Upcoming Webinar

Combining biological and computational approaches

Award Winners Series: Combining biological and computational approaches
Feb 21, 2019 10:00 AM EST

https://attendee.gotowebinar.com/register/1202008497165744387

 

Developing Mechanism-Based Animal Toxicity Models:A Chemocentric Approach Using Big Data

D. P. Russo1, J. Strickland2, A. Karmaus2, W. Wang1, S. Shende1, 3, T. Hartung4, 5

L. M. Aleksunes6, H. Zhu1, 7

High-throughput in vitro bioassays show potential as alternatives to animal models for toxicity testing. Big data resources, e.g. PubChem, are updated continuously with new in vitro bioassay data, resulting in a massive amount of ever-changing public data. However, incorporating in vitro bioassays from these resources into chemical toxicity evaluations requires significant data curation and analysis based on knowledge of relevant toxicity mechanisms. In this work, we aimed to develop a computational method to automatically extract useful bioassay data from PubChem and assess its ability to predict animal toxicity using read-across. To achieve this, a database containing 7,385 compounds with diverse rat acute oral toxicity data was searched against PubChem to establish in vitro bioprofiles. Using a novel subspace clustering algorithm, bioassays were grouped together based upon chemical substructures identified as significant to bioassay activity. Several bioassay groups showed high predictivity for animal acute oral toxicity using read-across through a cross-validation process (positive prediction rates range from 62%-100%). The predictivity of these models were further validated using a set of over 600 new compounds. Incorporating individual clusters into a consensus model, chemical toxicants in the validation set were prioritized (positive prediction rate equal to 76%). In addition to high predicitivity, chemical fragment – in vitro – in vivo relationships can be highlighted in bioassay clusters to illustrate new animal toxicity mechanisms. This data-driven profiling strategy meets the urgent needs of computational toxicology in the big data era and can be extended to develop predictive models for other complex toxicity endpoints.

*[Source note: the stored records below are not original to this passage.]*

`config.mk`:
```
export PLATFORM = sky130hd
export DESIGN_NAME = sorted_top_k_score_buffer_top
export DESIGN_NICKNAME = d
export VERILOG_FILES = /design/src/sv/stk_pkg.sv /design/src/sv/sorted_top_k_score_buffer_top.sv
export SDC_FILE = /design/constraint.sdc
export NUM_CORES = 2
export LEC_CHECK = 0
export BUFFER_PORTS_ARGS = -buffer_cell sky130_fd_sc_hd__buf_2
export CORE_MARGIN = 1
export CORE_UTILIZATION = 44
export CTS_BUF_LIST = sky130_fd_sc_hd__clkbuf_16
export DETAILED_ROUTE_END_ITERATION = 10
export PLACE_DENSITY_LB_ADDON = 0.15
export SYNTH_ARGS = -nofsm -noshare
export SYNTH_HDL_FRONTEND = slang
export SYNTH_SLANG_ARGS = --single-unit
```
`constraint.sdc`:
```
create_clock -name clk -period 16 [get_ports clk]
set_clock_uncertainty 0.15 [all_clocks]
set_input_delay 0.8 -clock clk [delete_from_list [all_inputs] [get_ports clk]]
set_output_delay 0.8 -clock clk [all_outputs]
set_load 0.02 [all_outputs]
```
`src/sv/stk_pkg.sv`:
```
// Shared types and command codes for the sorted top-k score buffer.
`default_nettype none
package stk_pkg;

    typedef enum logic [2:0] {
        CMD_CLEAR  = 3'd0,
        CMD_INSERT = 3'd1,
        CMD_DELETE = 3'd2,
        CMD_READ   = 3'd3,
        CMD_LOOKUP = 3'd4
    } cmd_t;

    typedef enum logic [2:0] {
        ST_IDLE,
        ST_SCAN,
        ST_SHIFT,
        ST_FETCH,
        ST_FINISH,
        ST_PRES,
        ST_OUT
    } state_t;

    localparam int unsigned IN_BITS  = 3 + 32 + 32 + 64 + 4;
    localparam int unsigned IN_BYTES = (IN_BITS + 7) / 8;
    localparam int unsigned OUT_BITS = 3 + 32 + 32 + 64 + 32;
    localparam int unsigned OUT_BYTES = (OUT_BITS + 7) / 8;

endpackage
`default_nettype wire

```
`src/sv/sorted_top_k_score_buffer_top.sv`:
```
// Top level of the sorted top-k score buffer: control sequencer and entry memories.
//
//  Channel  | Direction | Contents
//  s_axis   | in        | tdata = cmd, key_id, new_score, new_payload, rank
//  m_axis   | out       | tdata = status, found, present, out_id, out_score,
//           |           |         out_payload, min_score
//
// An insert or delete first searches the ranks in order, each rank step being a rank read,
// a slot read and a compare; when the search stops on a rank, the rank list is shifted
// with a read and a write per moved rank. Every command ends with a presence scan over
// the slots and a read of the last rank's score. After reset the rank and slot memories
// are initialized before the first beat is taken. The result sits in an output register;
// a stalled m_axis holds the sequencer in its output state, and s_axis is ready only when
// idle.
`default_nettype none
module sorted_top_k_score_buffer_top #(
    parameter int unsigned ENTRIES = 16
) (
    input  wire  logic                                clk,
    input  wire  logic                                rst_n,
    input  wire  logic                                s_axis_tvalid,
    output logic                                      s_axis_tready,
    // cmd[2:0], key_id[34:3], new_score[66:35], new_payload[130:67], rank[134:131]
    input  wire  logic [stk_pkg::IN_BYTES*8-1:0]      s_axis_tdata,
    output logic                                      m_axis_tvalid,
    input  wire  logic                                m_axis_tready,
    // status[0], found[1], present[2], out_id[34:3], out_score[66:35],
    // out_payload[130:67], min_score[162:131]
    output logic [stk_pkg::OUT_BYTES*8-1:0]           m_axis_tdata
);
    localparam int unsigned AW = (ENTRIES > 1) ? $clog2(ENTRIES) : 1;
    localparam int unsigned CW = AW + 1;
    localparam logic [CW-1:0] LAST = CW'(ENTRIES - 1);
    localparam logic [CW-1:0] CNT  = CW'(ENTRIES);

    // Slot memory holds id, score and payload; rank memory holds slot numbers.
    logic [127:0]  slot_mem [ENTRIES];
    logic [AW-1:0] rank_mem [ENTRIES];

    logic          init_reg;
    logic [CW-1:0] init_cnt_reg;

    stk_pkg::state_t state_reg, state_next;
    logic [2:0]      cmd_reg;
    logic [31:0]     key_reg, score_reg;
    logic [63:0]     pay_reg;
    logic [3:0]      rnk_reg;
    logic [CW-1:0]   idx_reg, idx_next;     // address being presented
    logic [CW-1:0]   hit_reg, hit_next;     // rank where the search stopped
    logic            hitv_reg, hitv_next;
    logic            pv_reg;                // a read was issued last cycle
    logic [CW-1:0]   pidx_reg;              // which index that read was
    logic [AW-1:0]   carry_reg, carry_next; // slot number of the rank under compare
    logic [AW-1:0]   victim_reg, victim_next;
    logic            status_reg, status_next, found_reg, found_next;
    logic            present_reg, present_next;
    logic [127:0]    ent_reg, ent_next;
    logic [31:0]     min_reg, min_next;
    logic            phase_reg, phase_next; // second pass of a scan

    logic [127:0]  slot_rd_reg;
    logic [AW-1:0] rank_rd_reg;
    logic [AW-1:0] slot_raddr, slot_waddr, rank_raddr, rank_waddr;
    logic [127:0]  slot_wdata;
    logic [AW-1:0] rank_wdata;
    logic          slot_we, rank_we, rd_en;

    logic [AW-1:0] idx_a;
    assign idx_a = idx_reg[AW-1:0];

    always_ff @(posedge clk)
    begin
        if (slot_we)
        begin
            slot_mem[slot_waddr] <= slot_wdata;
        end
        if (rank_we)
        begin
            rank_mem[rank_waddr] <= rank_wdata;
        end
        slot_rd_reg <= slot_mem[slot_raddr];
        rank_rd_reg <= rank_mem[rank_raddr];
    end

    assign s_axis_tready = init_reg && (state_reg == stk_pkg::ST_IDLE);
    logic accept;
    assign accept = s_axis_tvalid && s_axis_tready;

    // Slot number of the rank read that came back this cycle.
    logic [AW-1:0] rslot;
    assign rslot = rank_rd_reg;

    // Pass structure:
    //  SCAN: walk ranks, read rank_mem (idx) in phase 0, then the slot it names in phase 1.
    //  Each rank step is a rank read, a slot read and a compare.
    always_comb
    begin
        state_next   = state_reg;
        idx_next     = idx_reg;
        hit_next     = hit_reg;
        hitv_next    = hitv_reg;
        carry_next   = carry_reg;
        victim_next  = victim_reg;
        status_next  = status_reg;
        found_next   = found_reg;
        present_next = present_reg;
        ent_next     = ent_reg;
        min_next     = min_reg;
        phase_next   = phase_reg;
        slot_raddr   = idx_a;
        rank_raddr   = idx_a;
        slot_we      = !init_reg;
        slot_waddr   = init_cnt_reg[AW-1:0];
        slot_wdata   = '0;
        rank_we      = !init_reg;
        rank_waddr   = init_cnt_reg[AW-1:0];
        rank_wdata   = init_cnt_reg[AW-1:0];
        rd_en        = 1'b0;
        case (state_reg)
            stk_pkg::ST_IDLE:
            begin
                if (accept)
                begin
                    idx_next     = '0;
                    hitv_next    = 1'b0;
                    status_next  = 1'b0;
                    found_next   = 1'b0;
                    present_next = 1'b0;
                    ent_next     = '0;
                    phase_next   = 1'b0;
                    state_next   = stk_pkg::ST_SCAN;
                end
            end
            stk_pkg::ST_SCAN:
            begin
                // phase 0: rank read at idx issued; phase 1: slot read issued.
                if (cmd_reg == stk_pkg::CMD_CLEAR)
                begin
                    slot_we    = 1'b1;
                    slot_waddr = idx_a;
                    slot_wdata = '0;
                    if (idx_reg == LAST)
                    begin
                        idx_next   = '0;
                        state_next = stk_pkg::ST_PRES;
                    end
                    else
                    begin
                        idx_next = idx_reg + 1'b1;
                    end
                end
                else if (cmd_reg == stk_pkg::CMD_LOOKUP)
                begin
                    // slot order: read slot idx, examine it in the next cycle
                    rd_en = 1'b1;
                    if (pv_reg && !found_reg && slot_rd_reg[31:0] == key_reg)
                    begin
                        found_next = 1'b1;
                        ent_next   = slot_rd_reg;
                    end
                    if (idx_reg == CNT)
                    begin
                        idx_next   = '0;
                        rd_en      = 1'b0;
                        state_next = stk_pkg::ST_PRES;
                    end
                    else
                    begin
                        idx_next = idx_reg + 1'b1;
                    end
                end
                else if (cmd_reg == stk_pkg::CMD_READ)
                begin
                    if (!phase_reg)
                    begin
                        rank_raddr = AW'(rnk_reg);
                        phase_next = 1'b1;
                    end
                    else
                    begin
                        slot_raddr = rslot;
                        phase_next = 1'b0;
                        state_next = stk_pkg::ST_FETCH;
                    end
                end
                else if (cmd_reg == stk_pkg::CMD_INSERT || cmd_reg == stk_pkg::CMD_DELETE)
                begin
                    // per rank: rank read, slot read, compare
                    if (!phase_reg)
                    begin
                        if (idx_reg == CNT || hitv_reg)
                        begin
                            state_next = stk_pkg::ST_SHIFT;
                            phase_next = 1'b0;
                            if (!hitv_reg)
                            begin
                                status_next = (cmd_reg == stk_pkg::CMD_INSERT);
                                state_next  = stk_pkg::ST_PRES;
                                idx_next    = '0;
                            end
                            else if (cmd_reg == stk_pkg::CMD_INSERT)
                            begin
                                // fetch victim from last rank first
                                idx_next = LAST;
                            end
                            else
                            begin
                                idx_next = hit_reg;
                            end
                        end
                        else
                        begin
                            phase_next = 1'b1;
                        end
                    end
                    else
                    begin
                        phase_next = 1'b0;
                        state_next = stk_pkg::ST_FETCH;
                        slot_raddr = rslot;
                        carry_next = rslot;
                    end
                end
                else
                begin
                    idx_next   = '0;
                    state_next = stk_pkg::ST_PRES;
                end
            end
            stk_pkg::ST_FETCH:
            begin
                if (cmd_reg == stk_pkg::CMD_READ)
                begin
                    slot_raddr = rslot;
                    if (!phase_reg)
                    begin
                        ent_next   = slot_rd_reg;
                        idx_next   = '0;
                        state_next = stk_pkg::ST_PRES;
                        // A rank beyond the last entry reads as an empty entry.
                        if (32'(rnk_reg) >= ENTRIES)
                        begin
                            ent_next = '0;
                        end
                    end
                    phase_next = 1'b0;
                end
                else
                begin
                    // slot data of rank idx is arriving now
                    if ((cmd_reg == stk_pkg::CMD_INSERT && score_reg > slot_rd_reg[63:32])
                        || (cmd_reg == stk_pkg::CMD_DELETE && slot_rd_reg[31:0] == key_reg))
                    begin
                        hitv_next   = 1'b1;
                        hit_next    = idx_reg;
                        victim_next = carry_reg;
                    end
                    else
                    begin
                        idx_next = idx_reg + 1'b1;
                    end
                    state_next = stk_pkg::ST_SCAN;
                end
            end
            stk_pkg::ST_SHIFT:
            begin
                // Insert: read rank[idx-1], write it to rank[idx], going down to hit.
                // Delete: read rank[idx+1], write to rank[idx], going up to LAST.
                if (!phase_reg)
                begin
                    if (cmd_reg == stk_pkg::CMD_INSERT)
                    begin
                        if (idx_reg == LAST && !pv_reg)
                        begin
                            rank_raddr = idx_a;
                            rd_en      = 1'b1;
                            phase_next = 1'b0;
                            state_next = stk_pkg::ST_SHIFT;
                            carry_next = '0;
                        end
                        if (pv_reg && pidx_reg == LAST && idx_reg == LAST)
                        begin
                            victim_next = rank_rd_reg;
                        end
                        if (idx_reg == hit_reg && (pv_reg || idx_reg != LAST))
                        begin
                            state_next = stk_pkg::ST_FINISH;
                        end
                        else if (pv_reg || idx_reg != LAST)
                        begin
                            rank_raddr = AW'(idx_reg - 1'b1);
                            phase_next = 1'b1;
                        end
                    end
                    else
                    begin
                        if (idx_reg == LAST)
                        begin
                            state_next = stk_pkg::ST_FINISH;
                        end
                        else
                        begin
                            rank_raddr = AW'(idx_reg + 1'b1);
                            phase_next = 1'b1;
                        end
                    end
                end
                else
                begin
                    rank_we    = 1'b1;
                    rank_waddr = idx_a;
                    rank_wdata = rank_rd_reg;
                    phase_next = 1'b0;
                    idx_next   = (cmd_reg == stk_pkg::CMD_INSERT) ? idx_reg - 1'b1
                                                                  : idx_reg + 1'b1;
                end
            end
            stk_pkg::ST_FINISH:
            begin
                rank_we    = 1'b1;
                rank_waddr = idx_a;
                rank_wdata = victim_reg;
                slot_we    = 1'b1;
                slot_waddr = victim_reg;
                slot_wdata = (cmd_reg == stk_pkg::CMD_INSERT)
                             ? {pay_reg, score_reg, key_reg} : '0;
                idx_next   = '0;
                state_next = stk_pkg::ST_PRES;
            end
            stk_pkg::ST_PRES:
            begin
                // slot-order presence scan, then last-rank score
                rd_en = 1'b1;
                if (pv_reg && !phase_reg && slot_rd_reg[31:0] == key_reg
                    && slot_rd_reg[63:32] != 32'd0)
                begin
                    present_next = 1'b1;
                end
                if (!phase_reg)
                begin
                    if (idx_reg == CNT)
                    begin
                        rank_raddr = LAST[AW-1:0];
                        rd_en      = 1'b0;
                        phase_next = 1'b1;
                        idx_next   = '0;
                    end
                    else
                    begin
                        idx_next = idx_reg + 1'b1;
                    end
                end
                else if (idx_reg == '0)
                begin
                    slot_raddr = rslot;
                    idx_next   = CW'(1);
                end
                else
                begin
                    min_next   = slot_rd_reg[63:32];
                    state_next = stk_pkg::ST_OUT;
                end
            end
            stk_pkg::ST_OUT:
            begin
                if (m_axis_tready)
                begin
                    state_next = stk_pkg::ST_IDLE;
                end
            end
            default:
            begin
                state_next = stk_pkg::ST_IDLE;
            end
        endcase
    end

    assign m_axis_tvalid = (state_reg == stk_pkg::ST_OUT);
    assign m_axis_tdata  = {{(stk_pkg::OUT_BYTES*8-stk_pkg::OUT_BITS){1'b0}},
                            min_reg, ent_reg[127:64], ent_reg[63:32], ent_reg[31:0],
                            present_reg, found_reg, status_reg};

    always_ff @(posedge clk or negedge rst_n)
    begin
        if (!rst_n)
        begin
            init_reg     <= 1'b0;
            init_cnt_reg <= '0;
            state_reg    <= stk_pkg::ST_IDLE;
            pv_reg       <= 1'b0;
            phase_reg    <= 1'b0;
        end
        else
        begin
            if (!init_reg)
            begin
                init_cnt_reg <= init_cnt_reg + 1'b1;
                if (init_cnt_reg == LAST)
                begin
                    init_reg <= 1'b1;
                end
            end
            state_reg <= state_next;
            pv_reg    <= rd_en;
            phase_reg <= phase_next;
        end
    end

    always_ff @(posedge clk)
    begin
        if (accept)
        begin
            cmd_reg   <= s_axis_tdata[2:0];
            key_reg   <= s_axis_tdata[34:3];
            score_reg <= s_axis_tdata[66:35];
            pay_reg   <= s_axis_tdata[130:67];
            rnk_reg   <= s_axis_tdata[134:131];
        end
        pidx_reg    <= idx_reg;
        idx_reg     <= idx_next;
        hit_reg     <= hit_next;
        hitv_reg    <= hitv_next;
        carry_reg   <= carry_next;
        victim_reg  <= victim_next;
        status_reg  <= status_next;
        found_reg   <= found_next;
        present_reg <= present_next;
        ent_reg     <= ent_next;
        min_reg     <= min_next;
    end

`ifndef SYNTHESIS
    ap_no_ready_busy: assert property (@(posedge clk) disable iff (!rst_n)
        (state_reg != stk_pkg::ST_IDLE) |-> !s_axis_tready)
        else $error("input ready while busy");
    ap_out_holds: assert property (@(posedge clk) disable iff (!rst_n)
        (m_axis_tvalid && !m_axis_tready) |=> m_axis_tvalid)
        else $error("result dropped under stall");
    ap_no_write_idle: assert property (@(posedge clk) disable iff (!rst_n)
        (state_reg == stk_pkg::ST_IDLE && init_reg) |-> !slot_we)
        else $error("slot write while idle");
`endif

endmodule
`default_nettype wire

```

1Center for Computational and Integrative Biology, Rutgers University, 2Integrated Laboratory Systems, Inc., 3Department of Computer Science, Rutgers University, 4Johns Hopkins Bloomberg School of Public Health, Center for Alternatives to Animal Testing (CAAT), 5University of Konstanz, CAAT-Europe, 6Department of Pharmacology and Toxicology, Ernest Mario School of Pharmacy, 7Department of Chemistry, Rutgers University

 

Integrating Genomics and Epigenomics into Predictive Toxicology of the Aryl Hydrocarbon Receptor

Sudin Bhattacharya*

*Departments of Biomedical Engineering and Pharmacology & Toxicology, Center for Research on Ingredient Safety, Institute for Quantitative Health Science and Engineering, Michigan State University, East Lansing, MI 48824, USA

In the canonical model of gene regulation by the ligand-inducible transcription factor aryl hydrocarbon receptor (AHR), the AHR forms a heterodimer with the related nuclear protein aryl hydrocarbon nuclear translocator (ARNT) and binds cognate recognition sites (AHR response elements, AHREs) in the promoter regions of target genes harboring the 5-bp core motif 5’-GCGTG-3’. However, the vast majority of 5’-GCGTG-3’ sequences in the genome do not bind the AHR upon ligand activation. Conversely, a minority of 2,3,7,8-Tetrachlorodibenzo-p-dioxin (TCDD)-induced genes show AHR binding to AHREs in their proximal promoters. What then are the determinants of AHR binding genome-wide, and the mechanisms by which the AHR regulates target genes?

We have used a combination of published ChIP-Seq data, bioinformatic analysis, and machine learning models to identify sequences flanking the 5-bp core motif that distinguish bound from unbound AHREs. In addition, we found considerable overlap genome-wide between AHR binding and binding by the CCCTC-binding factor (CTCF) and cohesin protein complex, suggesting a significant role for DNA looping and long-range chromatin interactions in AHR-mediated gene regulation. We present a predictive model of proximal and distal gene regulation by the AHR that can be validated by a combination of long-range chromatin interaction assays and targeted epigenome editing (CRISPR interference).

This work provides a general framework to map gene regulatory networks mediated by nuclear receptors and other ligand-activated transcription factors, and develop more mechanistic predictive models of toxicity associated with activation of these factors.